Landing area is an official designation of specialized Earth surface region by the international standard publication describing airfields and airports to aviators, the Aeronautical Information Publication. As such, it is directly translated into dozens of languages, wherever an AIP publication exists, which is one for every aviation-regulating country of the world. It is the most salient description of the logistics real estate which enable planes or helicopters or other aircraft to come and go. It also has other meanings, which extend beyond aviation concepts and airport terminology, all of them military in kind.

A landing area may be:
1. Any wrought, treated or merely selected surface of land, water, or a ship vessel's deck employed in a sustained way for either takeoff or landing of aircraft.

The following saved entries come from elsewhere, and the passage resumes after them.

==> v38: inputs <==
## my_chip
module my_chip (
    input logic [11:0] io_in,  
    output logic [11:0] io_out,  
    input logic clock,
    input logic reset  
);
    logic [7:0] data_in;
    logic enter, sw;
    logic rst;
    logic [1:0] operation;
    logic [4:0] data_out;
    logic finish, error;
    logic [3:0] index;
    Synchronizer sync1(.async(io_in[0]), .clock(clock), .sync(data_in[0]));
    Synchronizer sync2(.async(io_in[1]), .clock(clock), .sync(data_in[1]));
    Synchronizer sync3(.async(io_in[2]), .clock(clock), .sync(data_in[2]));
    Synchronizer sync4(.async(io_in[3]), .clock(clock), .sync(data_in[3]));
    Synchronizer sync5(.async(io_in[4]), .clock(clock), .sync(data_in[4]));
    Synchronizer sync6(.async(io_in[5]), .clock(clock), .sync(data_in[5]));
    Synchronizer sync7(.async(io_in[6]), .clock(clock), .sync(data_in[6]));
    Synchronizer sync8(.async(io_in[7]), .clock(clock), .sync(data_in[7]));
    Synchronizer sync9(.async(io_in[8]), .clock(clock), .sync(enter));
    Synchronizer sync10(.async(io_in[9]), .clock(clock), .sync(sw));
    Synchronizer sync11(.async(io_in[10]), .clock(clock), .sync(operation[0]));
    Synchronizer sync12(.async(io_in[11]), .clock(clock), .sync(operation[1]));
    Synchronizer sync13(.async(reset), .clock(clock), .sync(rst));
    assign io_out[4:0] = data_out[4:0];
    assign io_out[5] = finish;
    assign io_out[6] = error;
    assign io_out[10:7] = index[3:0];
    assign io_out[11] = 1'b0;
    Matrix_Calculator matrix_calculator(.data_in(data_in),
                                        .enter(enter),
                                        .sw(sw),
                                        .operation(operation), 
                                        .clk(clock), 
                                        .rst(rst), 
                                        .data_out(data_out), 
                                        .finish(finish), 
                                        .error(error), 
                                        .index(index));
endmodule
clock: 4.28 ns
lec_check: 0
abc_area: 1
cap_margin: 20
core_margin: 2
core_utilization: 72
cts_cluster_size: 30
gpl_routability_driven: 0
gpl_timing_driven: 1
hold_slack_margin: 0.28
max_routing_layer: met5
place_density_lb_addon: 0.19
setup_slack_margin: 0.89
slew_margin: 20
tns_end_percent: 35
run.sh (not shown) runs the stock make flow with config.mk's settings and CLKGATE_MAP_FILE=.
==> inputs of v29, as changes to v38 <==
- CTS_CLUSTER_SIZE: 30 -> 100
- HOLD_SLACK_MARGIN: 0.28 -> -0.09
- SETUP_SLACK_MARGIN: 0.89 -> 0.76
==> flow/constraint.sdc (replaced) <==
create_clock -name core_clock -period 3.89 [get_ports {clock}]
set_input_delay 0.7780 -clock core_clock [delete_from_list [all_inputs] [get_ports {clock}]]
set_output_delay 0.7780 -clock core_clock [all_outputs]
set_load 0.01 [all_outputs]
==> inputs of v14, as changes to v38 <==
- ABC_AREA: 1 -> not set
- CTS_CLUSTER_SIZE: 30 -> 21
- HOLD_SLACK_MARGIN: 0.28 -> 0.29
- PLACE_DENSITY_LB_ADDON: 0.19 -> 0.13
- SETUP_SLACK_MARGIN: 0.89 -> 2.65
- TNS_END_PERCENT: 35 -> 100
==> flow/constraint.sdc (replaced) <==
create_clock -name core_clock -period 9.26 [get_ports {clock}]
set_input_delay 1.8520 -clock core_clock [delete_from_list [all_inputs] [get_ports {clock}]]
set_output_delay 1.8520 -clock core_clock [all_outputs]
set_load 0.01 [all_outputs]
==> summary of the runs <==
Against v14, the synthesized area of v38 is larger by about 5%.
Against v29, the setup slack of v38 is lower by 0.050 ns.
Against v14, the global-route usage of v29 is higher by 3.2 points.
Total power: v29 > v38 > v14.
In v38 the core utilization is higher than in v14, by 3.8 points.
Cell area is about the same in v29 and v38.
The highest via count belongs to v38, the lowest to v14.
Final cell count: v14 < v29 < v38.
Sequential power: v14 < v38 < v29.
Between v14 and v29, the lower die size is in v14 (gap 5.0%, measured against v29).
Register-to-register slack: v14 > v29 > v38.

2. Operational area segment of an amphibious military unit. This may comprise the beach, the over-water or over-land approaches to the said beach, as well as adjacent transport areas, airspace, or so-called fire support zones, including airspace and terrain subjected to the presence or actions of close-support aircraft. Usually this concept extends to any land included in any consequent military advance made.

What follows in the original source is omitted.